LONDRES: Les cours du pétrole accélèrent mardi leur ascension, après de nouvelles frappes en Iran, à quelques heures du rétablissement du blocus naval des ports iraniens annoncé par Donald Trump, qui a aussi dit vouloir de mettre en place un péage sur le détroit d'Ormuz.

En pleine escalade militaire entre Téhéran et Washington, les autorités locales ont rapporté de nouveaux bombardements américains sur la ville portuaire de Bouchehr, où se trouve la seule centrale nucléaire d'Iran, et au sud-ouest du pays, dans une zone pétrolifère proche de l'Irak et du Koweït.

Peu après avoir brièvement pris plus de 5%, le prix du baril de Brent de la mer du Nord, pour livraison en septembre, montait de 4,93% à 87,41 dollars vers 10H55 GMT (12H55 à Paris). Celui de son équivalent américain, le West Texas Intermediate (WTI), pour livraison en août, progressait de 3,75% à 81,07 dollars.

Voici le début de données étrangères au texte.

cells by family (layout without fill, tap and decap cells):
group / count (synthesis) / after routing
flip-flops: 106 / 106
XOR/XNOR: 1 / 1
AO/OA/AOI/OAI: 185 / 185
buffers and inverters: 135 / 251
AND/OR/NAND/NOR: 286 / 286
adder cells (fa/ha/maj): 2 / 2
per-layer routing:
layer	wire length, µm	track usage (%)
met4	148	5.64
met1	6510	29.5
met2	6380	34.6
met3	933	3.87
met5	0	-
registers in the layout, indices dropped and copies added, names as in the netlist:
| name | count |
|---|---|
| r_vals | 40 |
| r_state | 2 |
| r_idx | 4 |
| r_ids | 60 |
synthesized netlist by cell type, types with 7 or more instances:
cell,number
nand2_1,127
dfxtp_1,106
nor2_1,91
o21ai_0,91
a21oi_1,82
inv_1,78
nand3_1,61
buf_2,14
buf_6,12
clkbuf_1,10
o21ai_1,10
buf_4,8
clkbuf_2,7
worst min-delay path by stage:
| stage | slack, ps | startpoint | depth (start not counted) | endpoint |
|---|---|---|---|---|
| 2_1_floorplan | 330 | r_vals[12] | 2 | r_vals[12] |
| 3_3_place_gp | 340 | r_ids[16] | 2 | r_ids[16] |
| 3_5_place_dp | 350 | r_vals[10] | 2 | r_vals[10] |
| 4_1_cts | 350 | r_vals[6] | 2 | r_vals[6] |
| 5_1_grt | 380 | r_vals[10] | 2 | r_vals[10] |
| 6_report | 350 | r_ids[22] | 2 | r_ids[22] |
$ cat config.mk
export PLATFORM = sky130hd
export DESIGN_NAME = lsu_flat
export DESIGN_NICKNAME = d
export VERILOG_FILES = /design/src/rtl/lsu_if.sv /design/src/rtl/lsu.sv /design/src/flat_wrapper.sv
export SDC_FILE = /design/constraint.sdc
export NUM_CORES = 1
export LEC_CHECK = 0
export CORE_ASPECT_RATIO = 0.8
export CORE_MARGIN = 2
export CORE_UTILIZATION = 57
export DETAILED_ROUTE_END_ITERATION = 16
export DONT_BUFFER_PORTS = 1
export PLACE_DENSITY = 0.75
export SLEW_MARGIN = 5
export SYNTH_ARGS = -nofsm -noshare
export SYNTH_HDL_FRONTEND = slang
export SYNTH_SLANG_ARGS = --single-unit
$ cat constraint.sdc
create_clock -name clk -period 2.4 [get_ports clk]
set_clock_uncertainty 0.15 [all_clocks]
set_input_delay 0.12 -clock clk [delete_from_list [all_inputs] [get_ports clk]]
set_output_delay 0.12 -clock clk [all_outputs]
set_load 0.005 [all_outputs]
$ cat src/rtl/lsu_if.sv
// Bundle of the EXU->LSU->WBU handshakes and the data-memory bus seen by the LSU.
interface lsu_if #(
    parameter int DATA_W = 32
);
    // EXU side
    logic              i_pre_valid;
    logic              o_pre_ready;
    logic [DATA_W-1:0] i_lsu_exu_res;
    logic              i_lsu_is_load;
    logic              i_lsu_is_store;
    logic [2:0]        i_lsu_func3;
    logic [DATA_W-1:0] i_lsu_rs2;
    logic [4:0]        i_lsu_rd_id;
    logic              i_lsu_gpr_wen;
    // WBU side
    logic              o_post_valid;
    logic              i_post_ready;
    logic [DATA_W-1:0] o_lsu_wb_data;
    logic [4:0]        o_lsu_rd_id;
    logic              o_lsu_gpr_wen;
    logic              o_lsu_err;
    // data-memory bus
    logic              o_mem_req_valid;
    logic              i_mem_req_ready;
    logic              o_mem_wen;
    logic [DATA_W-1:0] o_mem_addr;
    logic [DATA_W-1:0] o_mem_wdata;
    logic [3:0]        o_mem_wstrb;
    logic              i_mem_rsp_valid;
    logic              o_mem_rsp_ready;
    logic [DATA_W-1:0] i_mem_rdata;
    logic              i_mem_rsp_err;

    // LSU side of the bundle
    modport slave (
        input  i_pre_valid, i_lsu_exu_res, i_lsu_is_load, i_lsu_is_store, i_lsu_func3,
               i_lsu_rs2, i_lsu_rd_id, i_lsu_gpr_wen, i_post_ready, i_mem_req_ready,
               i_mem_rsp_valid, i_mem_rdata, i_mem_rsp_err,
        output o_pre_ready, o_post_valid, o_lsu_wb_data, o_lsu_rd_id, o_lsu_gpr_wen,
               o_lsu_err, o_mem_req_valid, o_mem_wen, o_mem_addr, o_mem_wdata,
               o_mem_wstrb, o_mem_rsp_ready
    );

    // Environment side (EXU, WBU and memory together)
    modport master (
        output i_pre_valid, i_lsu_exu_res, i_lsu_is_load, i_lsu_is_store, i_lsu_func3,
               i_lsu_rs2, i_lsu_rd_id, i_lsu_gpr_wen, i_post_ready, i_mem_req_ready,
               i_mem_rsp_valid, i_mem_rdata, i_mem_rsp_err,
        input  o_pre_ready, o_post_valid, o_lsu_wb_data, o_lsu_rd_id, o_lsu_gpr_wen,
               o_lsu_err, o_mem_req_valid, o_mem_wen, o_mem_addr, o_mem_wdata,
               o_mem_wstrb, o_mem_rsp_ready
    );
endinterface
$ cat config.mk
export PLATFORM = sky130hd
export DESIGN_NAME = fade_stream_ctrl
export DESIGN_NICKNAME = d
export VERILOG_FILES = /design/src/rtl/fade_stream_ctrl.sv
export SDC_FILE = /design/constraint.sdc
export NUM_CORES = 2
export LEC_CHECK = 0
export CAP_MARGIN = 20
export CORE_MARGIN = 4
export CORE_UTILIZATION = 56
export CTS_CLUSTER_DIAMETER = 200
export DETAILED_ROUTE_END_ITERATION = 12
export PLACE_DENSITY = 0.76
export SYNTH_ARGS = -nofsm -noshare
export SYNTH_HDL_FRONTEND = slang
export SYNTH_SLANG_ARGS = --single-unit
$ cat constraint.sdc
create_clock -name clk -period 3.8 [get_ports clk]
set_input_delay 0.76 -clock clk [delete_from_list [all_inputs] [get_ports clk]]
set_output_delay 0.76 -clock clk [all_outputs]
set_load 0.05 [all_outputs]
$ cat src/rtl/fade_stream_ctrl.sv
// rtl/fade_stream_ctrl.sv - frame sequencer, IFFT config handshake and fader-to-AXIS FIFO adapter
module fade_stream_ctrl #(
  parameter int NCHAN      = 32,
  parameter int CHAN_W     = 5,
  parameter int DATA_W     = 16,
  parameter int TIDX_W     = 25,
  parameter int PERIOD_W   = 10,
  parameter int FIFO_DEPTH = 64,
  parameter int CFG_W      = 16
) (
  input  logic                clk,
  input  logic                reset,
  input  logic                enable,
  input  logic [PERIOD_W-1:0] period,
  input  logic [CFG_W-1:0]    cfg_data,
  input  logic                cfg_req,
  input  logic                err_clr,
  output logic                start,
  output logic [TIDX_W-1:0]   t_index,
  input  logic                dv_in,
  input  logic [CHAN_W-1:0]   chan_in,
  input  logic [DATA_W-1:0]   din_real,
  input  logic [DATA_W-1:0]   din_imag,
  output logic [CFG_W-1:0]    m_axis_config_tdata,
  output logic                m_axis_config_tvalid,
  input  logic                m_axis_config_tready,
  output logic [2*DATA_W-1:0] m_axis_data_tdata,
  output logic                m_axis_data_tvalid,
  input  logic                m_axis_data_tready,
  output logic                m_axis_data_tlast,
  output logic                overflow,
  output logic                chan_err,
  output logic [31:0]         frame_count
);

  localparam int AW     = $clog2(FIFO_DEPTH);
  localparam int WORD_W = 2 * DATA_W + 1;

  typedef enum logic [1:0] {S_CONFIG, S_RUN, S_DRAIN} state_t;

  state_t              r_state;
  logic [PERIOD_W-1:0] r_cnt;
  logic [TIDX_W-1:0]   r_idx;
  logic [TIDX_W-1:0]   r_t_index;
  logic                r_start;
  logic                r_cfg_valid;
  logic [CFG_W-1:0]    r_cfg_data;
  logic                r_cfg_pend;
  logic [CHAN_W:0]     r_quiet;

  logic [WORD_W-1:0]   r_mem [FIFO_DEPTH];
  logic [AW:0]         r_wr_ptr;
  logic [AW:0]         r_rd_ptr;
  logic [CHAN_W-1:0]   r_exp_chan;
  logic                r_overflow;
  logic                r_chan_err;
  logic [31:0]         r_frame_count;

  logic                w_empty;
  logic                w_full;
  logic                w_pop;
  logic                w_push;
  logic                w_quiet;
  logic [WORD_W-1:0]   w_head;

  assign w_empty = (r_wr_ptr == r_rd_ptr);
  assign w_full  = (r_wr_ptr[AW] != r_rd_ptr[AW]) && (r_wr_ptr[AW-1:0] == r_rd_ptr[AW-1:0]);
  assign w_head  = r_mem[r_rd_ptr[AW-1:0]];
  assign w_pop   = !w_empty && m_axis_data_tready;
  assign w_push  = dv_in && (!w_full || w_pop);
  assign w_quiet = (r_quiet == (CHAN_W+1)'(NCHAN));

  // Sequencer: the config word is latched once per CONFIG visit and held until accepted.
  always_ff @(posedge clk) begin
    if (reset) begin
      r_state     <= S_CONFIG;
      r_cnt       <= '0;
      r_idx       <= '0;
      r_t_index   <= '0;
      r_start     <= 1'b0;
      r_cfg_valid <= 1'b0;
      r_cfg_data  <= '0;
      r_cfg_pend  <= 1'b0;
      r_quiet     <= '0;
    end else begin
      r_start <= 1'b0;
      if (dv_in)
        r_quiet <= '0;
      else if (!w_quiet)
        r_quiet <= r_quiet + (CHAN_W+1)'(1);
      if (cfg_req && r_state == S_RUN)
        r_cfg_pend <= 1'b1;
      case (r_state)
        S_CONFIG: begin
          if (!r_cfg_valid) begin
            r_cfg_valid <= 1'b1;
            r_cfg_data  <= cfg_data;
          end else if (m_axis_config_tready) begin
            r_cfg_valid <= 1'b0;
            r_state     <= S_RUN;
          end
        end
        S_RUN: begin
          if (r_cnt != '0) begin
            r_cnt <= r_cnt - PERIOD_W'(1);
          end else if (r_cfg_pend) begin
            r_state <= S_DRAIN;
          end else if (enable) begin
            r_start   <= 1'b1;
            r_t_index <= r_idx;
            r_idx     <= r_idx + TIDX_W'(1);
            r_cnt     <= period - PERIOD_W'(1);
          end
        end
        S_DRAIN: begin
          // Leave only once the IFFT has consumed the whole frame and the fader has gone idle.
          if (w_empty && w_quiet) begin
            r_state     <= S_CONFIG;
            r_cfg_valid <= 1'b1;
            r_cfg_data  <= cfg_data;
            r_cfg_pend  <= 1'b0;
          end
        end
        default: r_state <= S_CONFIG;
      endcase
    end
  end

  always_ff @(posedge clk) begin
    if (w_push)
      r_mem[r_wr_ptr[AW-1:0]] <= {din_imag, din_real, &chan_in};
  end

  // A same-cycle set beats err_clr so no error event can be lost.
  always_ff @(posedge clk) begin
    if (reset) begin
      r_wr_ptr      <= '0;
      r_rd_ptr      <= '0;
      r_exp_chan    <= '0;
      r_overflow    <= 1'b0;
      r_chan_err    <= 1'b0;
      r_frame_count <= '0;
    end else begin
      if (w_push)
        r_wr_ptr <= r_wr_ptr + (AW+1)'(1);
      if (w_pop)
        r_rd_ptr <= r_rd_ptr + (AW+1)'(1);
      if (dv_in)
        r_exp_chan <= chan_in + CHAN_W'(1);
      if (dv_in && !w_push)
        r_overflow <= 1'b1;
      else if (err_clr)
        r_overflow <= 1'b0;
      if (dv_in && chan_in != r_exp_chan)
        r_chan_err <= 1'b1;
      else if (err_clr)
        r_chan_err <= 1'b0;
      if (w_pop && w_head[0])
        r_frame_count <= r_frame_count + 32'd1;
    end
  end

  assign start                = r_start;
  assign t_index              = r_t_index;
  assign m_axis_config_tdata  = r_cfg_data;
  assign m_axis_config_tvalid = r_cfg_valid;
  assign m_axis_data_tdata    = w_head[WORD_W-1:1];
  assign m_axis_data_tvalid   = !w_empty;
  assign m_axis_data_tlast    = !w_empty && w_head[0];
  assign overflow             = r_overflow;
  assign chan_err             = r_chan_err;
  assign frame_count          = r_frame_count;

endmodule

==> impl_results.md <==
- Cells after DPL: 6148
- IO Port Bufs: 181
- Detailed Place HPWL: 129000 um
- Hold Path Class: input port to flop
- Grt ovf: 0
- Initial drt markers: 7881
- RePlAce Congestion: 0.7963
- Drt total wl: 264600 um
- Mean Syn Cell Area: between 20 and 25 um^2
- Post-CTS Hold Buffers: 0
- Total CTS buffers: 213
- Layout area overhead: 18.71%
- Final hold vios: 0
- Top-level I/O count: 182
- Synth cell types: 59
- Maximum clock frequency: 218.1 MHz
- Unrepaired setup endpoints after global routing: yes
- Sequential cell area fraction in the yosys report: 76.21%
- Ys async rst share: 0%
- Cells after Synth: just under 4000
- CTS Sinks: 2258
- Power per Cell Area: 560.5 mW/mm^2
- Starting Density: 56.44%
- H-tree Lvls: 4
- CTS tree: built
- Vias in the first global route: 46587
- Clock skew: between 40 and 50 ps
- Max Slew Vio Count: 0
- Leak: 32.02 nW
- Die Height: 402.3 um
- Area of the multi-input gates: between 0.02 and 0.025 mm^2
- Initial antenna violation count: 16
- Syn nets: 3975
- Core area: 0.1542 mm^2
- Crit Path Class: flop to primary output
- Worst vdd ir: ~520 uV
- Final worst slack: -785.8 ps
- Die Span X: ~400 um
- CP endpoint kind: primary output
- Most used flip-flop cell after synthesis: edfxtp_1
- First-pass GRT wire length: 362100 um
- Rel. slew slack: 25.85%
- Yosys warns: 0
- Clock Root Buffer: clkbuf_16
- Layout Cells excl Fill: 6683
- Clock-pin slew on the worst setup and hold paths: 70 ps
- Req. time, crit path: 3040 ps
- Placement Rows: 144
- Final Setup Violations: 33
- Worst slack, placed: between 40 and 50 ps
- Actual slew at the worst max-slew pin: approximately 1100 ps
- Via count: 46993
- Final Cycle Share: 120.7%
- DRT antenna net count: 0
- Failing checks: setup timing
- Worst-path maximum fanout: 7
- Startpoint types: flop
- Synth Register Bits: 2258
- MaxCap Viol Count: 0
- Clk buf depth: 3
- Nets: 4533
- Fraction of layout cells with a size suffix above 1: 33.56%
- Global-route usage over all layers: 32.24%
- Vias per cell: 7.032
- Die area: 0.1618 mm^2
- Crit path time final: 4586 ps
- Drt wl/cell: ~40 um
- Status: complete, but fails checks
- Initial DRT Pass Iterations: 6
- Worst-skew pair later-pin latency: ~860 ps
- Worst EP arrival: 3830 ps
- Setup_tns: -21910 ps
- Remaining DRCs: 0
- Post-synth EDFFs: 2112
- Largest net degree at the start of global routing: 99
- Register area: 0.06636 mm^2
- Beginning of the worst hold path: din_imag[9]
- Filler cells: 9256
- Mapped Area: 0.08705 mm^2
==> Yosys cell counts (all sizes together), types with 18 or more instances <==
cell,count,area share (%)
mux2i,30,0.34
a21oi,66,0.38
nand3,33,0.20
nand4,30,0.22
clkbuf,89,0.38
mux2,25,0.32
nor2,163,0.70
xnor2,21,0.21
nor2b,21,0.15
edfxtp,2112,73
nand2,110,0.47
or4,18,0.16
dfxtp,146,3.4
mux4,677,18
xor2,30,0.30
buf,124,0.81
nor3,28,0.16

Les deux références du brut ont atteint mardi des prix inédits depuis mi-juin, après s'être envolées jusqu'à plus de 10% la veille.

Le président américain a annoncé lundi sur Truth Social que les Etats-Unis prendraient le contrôle du détroit d'Ormuz, avec la mise en place d'un nouveau blocus des ports iraniens, qui doit entrer en vigueur mardi à 20H00 GMT, selon l'armée américaine.

"La perte de pétrole brut iranien, qui a représenté en moyenne 2% de la demande mondiale depuis la signature du protocole d'accord" entre Washington et Téhéran le 17 juin - qui s'était traduit par la levée du précédent blocus - "se fera sentir sur les marchés mondiaux", note Vivek Dhar, de CBA.

L'analyste estime qu'environ 40 à 50% du pétrole ayant quitté le détroit d'Ormuz depuis le 18 juin est attribuable à l'Iran, contre une part de 10 à 15% avant la guerre.

"La véritable inconnue est la réaction de l'offre non iranienne" selon lui, car la République islamique "est désormais fortement incitée à rétablir son propre blocus".

Tout comme Téhéran souhaite instaurer un péage pour traverser Ormuz, Donald Trump a aussi dit vouloir percevoir en échange de la protection du détroit "une rémunération correspondant à 20% de la valeur des cargaisons", contraire au droit international censé garantir la liberté de navigation.

Pour l'association d'armateurs Bimco, "le surcoût qui en résulterait constituerait un frein supplémentaire au transit" via Ormuz.

"Un tournant extraordinaire des événements est en train de se jouer au Moyen-Orient", résume John Evans, de PVM Energy, qui constate que "cette dégradation de la diplomatie et cette accélération des échanges de tirs ont pris le marché quelque peu de court".

Mais Donald Trump tout de même estimé, devant la presse à la Maison Blanche, qu'un accord avec l'Iran était encore "possible", les consultations avec les médiateurs se poursuivant selon la diplomatie iranienne.